Dielectrophoretic interaction of two particles in a uniform electric field

The local electric field distorsion induced by a dielectric particle leads to particle–particle interactions and assembly which is very interesting for their useful applications on microfluidic devices. Particles behavior becomes more complicated if several particles interact at the same time. This paper presents a comprehensive numerical analysis of the assembly and particle–particle interactions for two similar and dissimilar dielectric particles immersed in a dielectric fluid using the immersed interface method based on two-dimensional direct-current dielectrophoresis. The immersed interface method is a finite-difference (or finite element) based numerical method which its key advantage is implementing internal electrostatic boundary conditions over particles surfaces using a uniform mesh. This helps to better study the effect of electromagnetic fields on particles. When a single particle exposed to a uniform electric field, electric stresses are induced over its surface symmetrically. So the particle experiences no resultant DEP force. But if two particles are close enough to each other in an electric field, the electric stress distribution over each particle surface is not symmetric anymore. So there will be a resultant DEP interaction force between particles which makes them attract or repulse each other, depending on dielectric properties of buffer fluid and particles and their orientation with respect to electric field lines, as well. The effect of a nearby particle on electric stress distribution over the other particle is investigated in the present study to better explain the physics of particles DEP interaction.

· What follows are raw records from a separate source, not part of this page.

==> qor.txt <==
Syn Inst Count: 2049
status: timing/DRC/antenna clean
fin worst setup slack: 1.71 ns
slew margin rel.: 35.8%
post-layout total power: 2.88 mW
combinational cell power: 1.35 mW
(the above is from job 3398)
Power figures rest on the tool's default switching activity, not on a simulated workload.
## axis_gain_wrapper
module axis_gain_wrapper #(
    parameter integer C_S_AXI_DATA_WIDTH = 32,
    parameter integer C_S_AXI_ADDR_WIDTH = 4,
    parameter integer AUDIO_WIDTH        = 16,
    parameter integer GAIN_FBITS         = 12
)(
    input  wire aclk,
    input  wire aresetn,
    input  wire [31:0] s_axis_tdata,
    input  wire        s_axis_tlast,
    input  wire        s_axis_tvalid,
    output wire        s_axis_tready,
    output wire [31:0] m_axis_tdata,
    output wire        m_axis_tlast,
    output wire        m_axis_tvalid,
    input  wire        m_axis_tready,
    input  wire [C_S_AXI_ADDR_WIDTH-1:0] s_axi_awaddr,
    input  wire                          s_axi_awvalid,
    output reg                           s_axi_awready,
    input  wire [C_S_AXI_DATA_WIDTH-1:0] s_axi_wdata,
    input  wire [3:0]                    s_axi_wstrb,
    input  wire                          s_axi_wvalid,
    output reg                           s_axi_wready,
    output reg  [1:0]                    s_axi_bresp,
    output reg                           s_axi_bvalid,
    input  wire                          s_axi_bready,
    input  wire [C_S_AXI_ADDR_WIDTH-1:0] s_axi_araddr,
    input  wire                          s_axi_arvalid,
    output reg                           s_axi_arready,
    output reg  [C_S_AXI_DATA_WIDTH-1:0] s_axi_rdata,
    output reg  [1:0]                    s_axi_rresp,
    output reg                           s_axi_rvalid,
    input  wire                          s_axi_rready
);
For scale: ~170 flip-flops.
==> flow/config.mk <==
export PLATFORM = sky130hd
export DESIGN_NAME = axis_gain_wrapper
export DESIGN_NICKNAME = axis_gain_wrapper
export VERILOG_FILES = /design/flow/design.v
export SDC_FILE = /design/flow/constraint.sdc
export NUM_CORES = 4
export LEC_CHECK = 0
export CAP_MARGIN = 30
export CORE_MARGIN = 2
export CORE_UTILIZATION = 72
export CTS_CLUSTER_DIAMETER = 206
export CTS_CLUSTER_SIZE = 37
export HOLD_SLACK_MARGIN = -0.08
export MAX_ROUTING_LAYER = met4
export PLACE_DENSITY = 0.64
export SETUP_SLACK_MARGIN = -0.46
export SLEW_MARGIN = 20
export TNS_END_PERCENT = 100
==> flow/constraint.sdc <==
create_clock -name core_clock -period 5.43 [get_ports {aclk}]
set_input_delay 1.0860 -clock core_clock [delete_from_list [all_inputs] [get_ports {aclk}]]
set_output_delay 1.0860 -clock core_clock [all_outputs]
set_load 0.01 [all_outputs]
run.sh (not shown) runs the stock make flow with config.mk's settings and CLKGATE_MAP_FILE=.
The first run finished but failed the layout checks on setup timing.
Rerun with:
==> flow/config.mk (replaced) <==
export PLATFORM = sky130hd
export DESIGN_NAME = axis_gain_wrapper
export DESIGN_NICKNAME = axis_gain_wrapper
export VERILOG_FILES = /design/flow/design.v
export SDC_FILE = /design/flow/constraint.sdc
export NUM_CORES = 4
export LEC_CHECK = 0
export CAP_MARGIN = 20
export CORE_MARGIN = 2
export CORE_UTILIZATION = 40
export SLEW_MARGIN = 20
==> flow/constraint.sdc (replaced) <==
create_clock -name core_clock -period 8.0 [get_ports {aclk}]
set_input_delay 1.6000 -clock core_clock [delete_from_list [all_inputs] [get_ports {aclk}]]
set_output_delay 1.6000 -clock core_clock [all_outputs]
set_load 0.01 [all_outputs]
This time the run finished with timing, DRC and antenna clean. First-iteration DRC count came out lower by well over a third. Global-route usage shrinks by 30 points. Sequential share of layout area rises by 0.38 points.

---

## run A
Starting RTL as in the previous note.
// axis_gain_wrapper
module axis_gain_wrapper #(
    parameter integer C_S_AXI_DATA_WIDTH = 32,
    parameter integer C_S_AXI_ADDR_WIDTH = 4,
    parameter integer AUDIO_WIDTH        = 16,
    parameter integer GAIN_FBITS         = 12
)(
    input  wire aclk,
    input  wire aresetn,
    input  wire [31:0] s_axis_tdata,
    input  wire        s_axis_tlast,
    input  wire        s_axis_tvalid,
    output wire        s_axis_tready,
    output wire [31:0] m_axis_tdata,
    output wire        m_axis_tlast,
    output wire        m_axis_tvalid,
    input  wire        m_axis_tready,
    input  wire [C_S_AXI_ADDR_WIDTH-1:0] s_axi_awaddr,
    input  wire                          s_axi_awvalid,
    output reg                           s_axi_awready,
    input  wire [C_S_AXI_DATA_WIDTH-1:0] s_axi_wdata,
    input  wire [3:0]                    s_axi_wstrb,
    input  wire                          s_axi_wvalid,
    output reg                           s_axi_wready,
    output reg  [1:0]                    s_axi_bresp,
    output reg                           s_axi_bvalid,
    input  wire                          s_axi_bready,
    input  wire [C_S_AXI_ADDR_WIDTH-1:0] s_axi_araddr,
    input  wire                          s_axi_arvalid,
    output reg                           s_axi_arready,
    output reg  [C_S_AXI_DATA_WIDTH-1:0] s_axi_rdata,
    output reg  [1:0]                    s_axi_rresp,
    output reg                           s_axi_rvalid,
    input  wire                          s_axi_rready
);
    reg [31:0] reg_control;
    reg [31:0] reg_gain_l;
    reg [31:0] reg_gain_r;
    wire [1:0] addr_w = s_axi_awaddr[3:2];
    wire [1:0] addr_r = s_axi_araddr[3:2];
    always @(posedge aclk) begin
        if (!aresetn) begin
            s_axi_awready <= 1'b0;
            s_axi_wready  <= 1'b0;
            s_axi_bvalid  <= 1'b0;
            s_axi_bresp   <= 2'b00;
            reg_control <= 32'b0;
            reg_gain_l  <= 32'h0000_1000;  
            reg_gain_r  <= 32'h0000_1000;
        end else begin
  ...
Settings: LEC_CHECK=0, CAP_MARGIN=30, CORE_MARGIN=2, CORE_UTILIZATION=65, CTS_CLUSTER_DIAMETER=167, SETUP_SLACK_MARGIN=1.54, SLEW_MARGIN=20, TNS_END_PERCENT=95; clock period 8.34 ns.
The inputs of run B differ from those of run A as listed below.
Settings: swapping 65 for 46 in CORE_UTILIZATION; swapping 1.54 for -0.73 in SETUP_SLACK_MARGIN; swapping 8.34 for 12.2 in the clock period (ns, I/O delays scaled along).
--- outcome ---
When run B is set beside run A, its worst reg2reg path depth turns out to be 7 smaller.
No stage failed in run B, and the final checks on the layout all came back clean.
Cmp run B vs run A: global-route usage lower in run B
First-pass GRT wire length ends up higher on run A.
The placement row count of run B exceeds that of run A by about 20%.
Relative to run A, the area added between synthesis and finish of run B is lower by 13 points.
Compared with run A, run B improves worst setup margin.
In the tables for run A and run B, final worst-path cycle share reads higher with run A.
For run C, these inputs were changed with respect to run B:
Settings: clearing CTS_CLUSTER_DIAMETER, which used to be 167; clearing SETUP_SLACK_MARGIN, which used to be -0.73; swapping 30 for 20 in CAP_MARGIN; swapping 46 for 57 in CORE_UTILIZATION; clearing TNS_END_PERCENT, which used to be 95; swapping 12.2 for 4.34 in the clock period (ns, I/O delays scaled along).
==> results <==
Run C vs run B on sequential share of power: run C is the lower one. Run comparison: run C end point of the critical path u_gain_r.data_o[4]$_SDFFE_PN0P_; run B end point of the critical path u_gain_r.data_o[0]$_SDFFE_PN0P_. Synthesis-to-layout area growth sits higher in run C than in run B. Run C vs run B — detailed-route wire length on metal 1 rose 1200 um. Run C had finished all stages when the layout checks came back failing, citing setup timing. Against run B, run C comes in 32 higher on number of failing setup endpoints in the final timing report. Run C: die height is 10% lower than what run B reported. Relative to run B, the final cell area reported for run C is higher. The final setup slack of the worst path of run C was inferior to that of run B. Taking run B as the reference point, the die width of run C falls by 24 um.

---

amber:
axis_gain_wrapper again, from the RTL that the note above started with.
export LEC_CHECK = 0
export CAP_MARGIN = 0
export CORE_MARGIN = 2
export CORE_UTILIZATION = 72
export CTS_CLUSTER_DIAMETER = 230
export CTS_CLUSTER_SIZE = 99
export PLACE_DENSITY = 0.39
export SLEW_MARGIN = 20
create_clock -name core_clock -period 8.85 [get_ports {aclk}]
amber: PASS, flow complete, no timing, DRC or antenna violations
Modified inputs, yarrow compared to amber
- PLACE_DENSITY removed (was 0.39)
- CTS_CLUSTER_SIZE removed (was 99)
- CAP_MARGIN changed from 0 to 20
- CORE_UTILIZATION changed from 72 to 14
- CTS_CLUSTER_DIAMETER removed (was 230)
Findings:
amber ended up with fewer cell instances than yarrow did.
Measured against each other, yarrow and amber differ in vertical die dimension, the lower figure coming from amber.
Area enclosed by the die boundary in yarrow vs amber: up 400%
yarrow has more setup slack than amber.
The estimated power of yarrow ends up higher than the estimate for amber.
yarrow vs amber on area growth from synthesis to layout: yarrow is the higher one.
Looking at uppermost layer routed, the met5 result is from yarrow; the met4 one comes from amber.
Between yarrow and amber, the critical path depth is lower for yarrow.
amber → yarrow: non-clock buffer count went up; wire length went up.
Between yarrow and amber, the clock group share of total power is higher for amber.
Inputs modified between yarrow and xenon:
- setting CTS_CLUSTER_DIAMETER to 218 for the first time
- changing CORE_UTILIZATION from 14 to 66
- setting CTS_CLUSTER_SIZE to 31 for the first time
- changing the clock period (ns, I/O delays scaled along) from 8.85 to 6.67
Findings:
- xenon -> stages 100% | layout checks FAIL | negative setup slack
- Diff yarrow -> xenon: total power increased 56%; multi-input gate area in the final layout increased about 6%.
- The setup slack of xenon is smaller than that of yarrow.
- Delta (xenon minus yarrow): number of cells on the critical path grew by about 17%, cell count now smaller, via count of the first global-routing pass now sits higher, area added between synthesis and finish grew by 5.1 points, internal portion of total power shows an increase of 54%.
- Higher global-route usage among xenon and yarrow: xenon
[inputs] lagoon vs xenon
- CORE_UTILIZATION: 66 -> 61
- CTS_CLUSTER_DIAMETER: 218 -> unset
- PLACE_DENSITY: unset -> 0.39
- CTS_CLUSTER_SIZE: 31 -> unset
- the clock period (ns, I/O delays scaled along): 6.67 -> 8.85
Results
- Looking at the reports, lagoon completed the entire flow and the layout it produced met the timing, design-rule and antenna checks.
- In the reports for lagoon and xenon, the larger total routed wirelength belongs to xenon.
- Area growth from synthesis to final layout: lagoon vs xenon down 15 points
- Row met2 layer usage reported by global route: lagoon lower / xenon higher
- The lower register-to-register path setup slack of lagoon and xenon is in xenon.
- Going from xenon to lagoon, summed area of non-filler cells in the final layout shrank by more than 10%.
- Reported clock group power, lagoon and xenon, lower one = lagoon.
- Non-clock buffer count, lagoon and xenon, higher one = xenon.
- The final reports for lagoon and xenon show global-route met1 utilization lower in the former.
- Status: share of synthesized area spent on multiplexers parity (xenon, lagoon)
- lagoon ends up with a first-pass GRT wire length that is 11% lower than in xenon.
- lagoon reports a lower net load switching power than xenon does.
### lagoon -> garnet
- CORE_UTILIZATION now 64, was 61
- PLACE_DENSITY now 0.35, was 0.39
- the clock period (ns, I/O delays scaled along) now 12.1, was 8.85
Findings:
- garnet against lagoon; placed cell area is down by a few percent.
- In garnet relative to lagoon, total detailed-routing wirelength had gone down by a few percent.
- The required time reported for the critical path endpoint of garnet is higher than that of lagoon.
- The endpoint of the most critical setup path comes out u_gain_r.data_o[3]$_SDFFE_PN0P_ in one run and u_gain_r.data_o[0]$_SDFFE_PN0P_ in the other, namely in lagoon and garnet respectively.
No activity file was given, so power comes from the tool's default toggle rates.
==> job 3036: inputs <==
==> flow/design.v (excerpt) <==
module Convolution2D(clk, rst, en_conv2d, base_result_addr, pix_base_addr, kernel_base_addr,
							in_pix, completed, pix_done, addrA, addrB, out_pix, kernel_weight
							);
clock: 11.1 ns
lec_check: 0
cap_margin: 5
cell_pad_in_sites_detail_placement: 2
cell_pad_in_sites_global_placement: 1
core_aspect_ratio: 0.98
core_margin: 10
core_utilization: 35
cts_cluster_diameter: 47
cts_cluster_size: 50
gpl_routability_driven: 1
gpl_timing_driven: 0
hold_slack_margin: 0.2
min_routing_layer: met2
setup_slack_margin: 1.66
slew_margin: 40
run.sh (not shown) runs the stock make flow with config.mk's settings and CLKGATE_MAP_FILE=.
==> job 4800 (differences from job 3036) <==
CAP_MARGIN = 20   (was 5)
CELL_PAD_IN_SITES_DETAIL_PLACEMENT = not set   (was 2)
CELL_PAD_IN_SITES_GLOBAL_PLACEMENT = not set   (was 1)
CORE_ASPECT_RATIO = not set   (was 0.98)
CORE_MARGIN = 2   (was 10)
CORE_UTILIZATION = 70   (was 35)
CTS_CLUSTER_DIAMETER = not set   (was 47)
CTS_CLUSTER_SIZE = 37   (was 50)
GPL_ROUTABILITY_DRIVEN = not set   (was 1)
GPL_TIMING_DRIVEN = not set   (was 0)
HOLD_SLACK_MARGIN = -0.09   (was 0.2)
MIN_ROUTING_LAYER = not set   (was met2)
SETUP_SLACK_MARGIN = 1.73   (was 1.66)
SLEW_MARGIN = 20   (was 40)
==> flow/constraint.sdc (replaced) <==
create_clock -name core_clock -period 6.54 [get_ports {clk}]
set_input_delay 1.3080 -clock core_clock [delete_from_list [all_inputs] [get_ports {clk}]]
set_output_delay 1.3080 -clock core_clock [all_outputs]
set_load 0.01 [all_outputs]
==> job 4253 (differences from job 3036) <==
CAP_MARGIN = 20   (was 5)
CELL_PAD_IN_SITES_DETAIL_PLACEMENT = not set   (was 2)
CELL_PAD_IN_SITES_GLOBAL_PLACEMENT = not set   (was 1)
CORE_ASPECT_RATIO = not set   (was 0.98)
CORE_MARGIN = 2   (was 10)
CORE_UTILIZATION = 40   (was 35)
CTS_CLUSTER_DIAMETER = not set   (was 47)
CTS_CLUSTER_SIZE = not set   (was 50)
GPL_ROUTABILITY_DRIVEN = not set   (was 1)
GPL_TIMING_DRIVEN = not set   (was 0)
HOLD_SLACK_MARGIN = not set   (was 0.2)
MIN_ROUTING_LAYER = not set   (was met2)
SETUP_SLACK_MARGIN = not set   (was 1.66)
SLEW_MARGIN = 20   (was 40)
==> flow/constraint.sdc (replaced) <==
create_clock -name core_clock -period 10.0 [get_ports {clk}]
set_input_delay 2.0000 -clock core_clock [delete_from_list [all_inputs] [get_ports {clk}]]
set_output_delay 2.0000 -clock core_clock [all_outputs]
set_load 0.01 [all_outputs]
==> job 2247 (differences from job 3036) <==
ABC_AREA = 1   (was not set)
CAP_MARGIN = 20   (was 5)
CELL_PAD_IN_SITES_DETAIL_PLACEMENT = not set   (was 2)
CELL_PAD_IN_SITES_GLOBAL_PLACEMENT = not set   (was 1)
CORE_ASPECT_RATIO = not set   (was 0.98)
CORE_MARGIN = 2   (was 10)
CORE_UTILIZATION = 72   (was 35)
CTS_CLUSTER_DIAMETER = 376   (was 47)
CTS_CLUSTER_SIZE = not set   (was 50)
GPL_ROUTABILITY_DRIVEN = not set   (was 1)
GPL_TIMING_DRIVEN = not set   (was 0)
HOLD_SLACK_MARGIN = not set   (was 0.2)
MIN_ROUTING_LAYER = not set   (was met2)
SETUP_SLACK_MARGIN = 0.48   (was 1.66)
SLEW_MARGIN = 20   (was 40)
==> flow/constraint.sdc (replaced) <==
create_clock -name core_clock -period 4.14 [get_ports {clk}]
set_input_delay 0.8280 -clock core_clock [delete_from_list [all_inputs] [get_ports {clk}]]
set_output_delay 0.8280 -clock core_clock [all_outputs]
set_load 0.01 [all_outputs]
==> results <==
item	job 4800	job 3036	job 4253	job 2247
Endpoint, Worst Hold	C2.kernel_addr[10]	C2.kernel_addr[12]	C2.kernel_addr[11]	-
Run status	finished with violations	complete, no violations	complete, no violations	aborted with a tool error
Failing step	-	-	-	global routing
Layout check failures	negative setup slack	-	-	-
Pre-CTS setup slack	-0.756 ns	1.35 ns	1.12 ns	-2.50 ns
Portion of the clock cycle consumed by the worst path in the final layout	120%	81.8%	84.9%	-
Met1 Wirelength	22,800 um	0 um	20,600 um	-
Required time at the endpoint of the critical path	6.81 ns	11.44 ns	10.31 ns	-
Reg-to-reg critical path endpoint	P1.calc1.temp[18]	P1.calc1.temp[28]	P1.calc1.temp[28]	-
Final layout net count	2,776	2,603	2,543	-
Share of cell area taken by flip-flops and latches	16.1%	17.9%	18.2%	-
Number of nets with antenna violations after routing	0	0	0	-
Post-layout utilization of the core	92.6%	40.9%	46.0%	-
Logic area	13,900 um2	12,900 um2	12,900 um2	-
Sequential cells	165	165	165	-
Area share, top type	32.5%	32.5%	32.5%	30.1%
Cell count after synthesis	1,950	1,950	1,950	2,485
Category of the worst setup path capture point	flip-flop	flip-flop	flip-flop	-
Slowest cell delay on critical path	0.84 ns	0.79 ns	0.71 ns	-
Worst Setup SP	kernel_weight[8]	kernel_weight[9]	kernel_weight[15]	-
CTS tree	built	built	built	-
FF-to-FF path depth	18	15	15	-
==> run M: inputs <==
==> flow/design.v (excerpt) <==
module alu_top(
    input             clk,
    input      [31:0] a_in,
    input      [31:0] b_in,
    input      [3:0]  aluc_in,
    output reg [31:0] r_out,
    output reg        zero_out,
    output reg        overflow_out
    );
    reg  [31:0] a_q, b_q;
    reg  [3:0]  aluc_q;
    wire [31:0] r;
    wire        zero, overflow;
    alu u_alu(.a(a_q), .b(b_q), .overflow(overflow), .zero(zero), .r(r), .aluc(aluc_q));
    always @(posedge clk) begin
        a_q          <= a_in;
        b_q          <= b_in;
        aluc_q       <= aluc_in;
        r_out        <= r;
        zero_out     <= zero;
        overflow_out <= overflow;
    end
endmodule
clock: 6.54 ns
lec_check: 0
cap_margin: 20
core_margin: 2
core_utilization: 40
gpl_routability_driven: 1
gpl_timing_driven: 0
place_density_lb_addon: 0.12
slew_margin: 35
run.sh (not shown) runs the stock make flow with config.mk's settings and CLKGATE_MAP_FILE=.
==> run E (differences from run M) <==
CORE_UTILIZATION = 66   (was 40)
CTS_CLUSTER_DIAMETER = 62   (was default)
GPL_ROUTABILITY_DRIVEN = default   (was 1)
GPL_TIMING_DRIVEN = default   (was 0)
PLACE_DENSITY_LB_ADDON = default   (was 0.12)
SLEW_MARGIN = 20   (was 35)
==> flow/constraint.sdc (replaced) <==
create_clock -name core_clock -period 4.88 [get_ports {clk}]
set_input_delay 0.9760 -clock core_clock [delete_from_list [all_inputs] [get_ports {clk}]]
set_output_delay 0.9760 -clock core_clock [all_outputs]
set_load 0.01 [all_outputs]
==> flow_summary.json <==
{
  "run_status": "failed layout checks",
  "violatedChecks": "setup timing",
  "seq_share_pct": 16.6,
  "setup_ws_ps": -1000,
  "p_int_w": 0.00208,
  "finalSetupViolations": 3,
  "comb_power_share_pct": 48.5,
  "fmax_ghz": 0.170,
  "grt_pass1_wl_um": 54900,
  "leakage_nw": 5.77,
  "grt_use_met1_pct": 60.9,
  "fin_crit_sh_pct": 121,
  "buffers": 324,
  "path_buffers": 1
}
Source of the figures above: run E

==> flow_summary.json <==
{
  "run_status": "no timing/DRC/antenna violations",
  "p_int_w": 0.00138,
  "finalSetupViolations": 0,
  "grt_pass1_wl_um": 48400,
  "comb_power_share_pct": 41.8,
  "fin_crit_sh_pct": 96.7,
  "seq_share_pct": 18.6,
  "buffers": 148,
  "fmax_ghz": 0.158,
  "leakage_nw": 4.81,
  "grt_use_met1_pct": 39.5,
  "path_buffers": 4
}
Source of the figures above: run M


---

==> 08-04 <==
alu_top again, from the RTL that the note above started with.
==> flow/config.mk <==
export PLATFORM = sky130hd
export DESIGN_NAME = alu_top
export DESIGN_NICKNAME = alu_top
export VERILOG_FILES = /design/flow/design.v
export SDC_FILE = /design/flow/constraint.sdc
export NUM_CORES = 4
export LEC_CHECK = 0
export ABC_AREA = 0
export CAP_MARGIN = 20
export CORE_ASPECT_RATIO = 0.5
export CORE_MARGIN = 9
export CORE_UTILIZATION = 58
export CTS_CLUSTER_DIAMETER = 232
export CTS_CLUSTER_SIZE = 100
export SLEW_MARGIN = 20
export TNS_END_PERCENT = 5
==> flow/constraint.sdc <==
create_clock -name core_clock -period 6.0 [get_ports {clk}]
set_input_delay 1.2000 -clock core_clock [delete_from_list [all_inputs] [get_ports {clk}]]
set_output_delay 1.2000 -clock core_clock [all_outputs]
set_load 0.01 [all_outputs]
==> 03-27: changes against 08-04 <==
- ABC_AREA: 0 -> not set
- CORE_ASPECT_RATIO: 0.5 -> not set
- CORE_MARGIN: 9 -> 2
- CORE_UTILIZATION: 58 -> 72
- CTS_CLUSTER_DIAMETER: 232 -> 52
- CTS_CLUSTER_SIZE: 100 -> not set
- PLACE_DENSITY: not set -> 0.4
- TNS_END_PERCENT: 5 -> not set
==> flow/constraint.sdc (replaced) <==
create_clock -name core_clock -period 5.48 [get_ports {clk}]
set_input_delay 1.0960 -clock core_clock [delete_from_list [all_inputs] [get_ports {clk}]]
set_output_delay 1.0960 -clock core_clock [all_outputs]
set_load 0.01 [all_outputs]
==> job_summary.md <==
### Yosys + OpenROAD results

| Metric | Value |
|---|---|
| Site Rows | `roughly 40` |
| Halt point of the flow | `global routing (5_1_grt)` |
| Pre-Place Util | `0.7317` |
| Die Y | `between 100 and 150 um` |
| Status | `did not finish` |
| Post-CTS Resized | `23` |
| Stop err | `[ERROR GRT-0232] Routing congestion too high. Check the congestion heatmap in the GUI.` |
| Die Area | `between 0.01 and 0.015 mm2` |
(the above is from 03-27)
==> job_summary.md <==
### Flow metrics

| Metric | Value |
|---|---|
| Die Y | `about 110 um` |
| Die Area | `0.02091 mm2` |
| Stages on worst setup path | `22` |
| Site Rows | `31` |
| Pre-Place Util | `0.6133` |
| Status | `no timing/DRC/antenna violations` |
(the above is from 08-04)

---

==> inputs of 12-23 <==
Starting RTL as in the previous note.
// alu_top
module alu_top(
    input             clk,
    input      [31:0] a_in,
    input      [31:0] b_in,
    input      [3:0]  aluc_in,
    output reg [31:0] r_out,
    output reg        zero_out,
    output reg        overflow_out
    );
    reg  [31:0] a_q, b_q;
    reg  [3:0]  aluc_q;
    wire [31:0] r;
    wire        zero, overflow;
    alu u_alu(.a(a_q), .b(b_q), .overflow(overflow), .zero(zero), .r(r), .aluc(aluc_q));
    always @(posedge clk) begin
        a_q          <= a_in;
        b_q          <= b_in;
        aluc_q       <= aluc_in;
        r_out        <= r;
        zero_out     <= zero;
        overflow_out <= overflow;
    end
endmodule
clock: 5.42 ns
lec_check: 0
cap_margin: 20
core_margin: 2
core_utilization: 72
cts_cluster_diameter: 51
cts_cluster_size: 58
place_density: 0.67
slew_margin: 20
==> 09-02 (differences from 12-23) <==
CTS_CLUSTER_DIAMETER = 62   (was 51)
CTS_CLUSTER_SIZE = not set   (was 58)
PLACE_DENSITY = 0.66   (was 0.67)
==> flow/constraint.sdc (replaced) <==
create_clock -name core_clock -period 5.73 [get_ports {clk}]
set_input_delay 1.1460 -clock core_clock [delete_from_list [all_inputs] [get_ports {clk}]]
set_output_delay 1.1460 -clock core_clock [all_outputs]
set_load 0.01 [all_outputs]
==> qor summary <==
Met1 capacity usage during global routing: 09-02 0.600; 12-23 0.588
Result of the run: 09-02 failed layout checks; 12-23 failed layout checks
Violated checks: 09-02 negative setup slack; 12-23 negative setup slack
Register Area: 09-02 2050 sq um; 12-23 2050 sq um
PnR worst setup slack: 09-02 -71.5 ps; 12-23 -223 ps
Final standard cell utilization of the core: 09-02 0.875; 12-23 0.895
Worst setup slack before clock tree synthesis: 09-02 50.4 ps; 12-23 -359 ps
Postcts setup bufs: 09-02 0; 12-23 4
Maximum vdd drop: 09-02 0.000244 V; 12-23 0.000278 V
Critical Path RT: 09-02 6040 ps; 12-23 5720 ps
Maximum number of pins on one net before global-route repair: 09-02 35; 12-23 38
Relative contribution of sequential cells to total power: 09-02 0.320; 12-23 0.323
Met2 Usage GRT: 09-02 0.695; 12-23 0.708
Total placed instance area: 09-02 10,400 sq um; 12-23 10,700 sq um
Final cycle utilization of the critical path: 09-02 1.01; 12-23 1.04
No activity file was given, so power comes from the tool's default toggle rates.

Also it is shown that by decreasing the distance between particles, the electric field gradient on particles becomes more intense. Numerical results show that in a dielectric medium, regardless of their initial position and orientation, two similar and dissimilar particles tend to form a parallel and perpendicular chain with respect to the applied electric field lines, respectively. Interaction and assembly of multiple particle chains in experiment observation can be explained by this numerical study.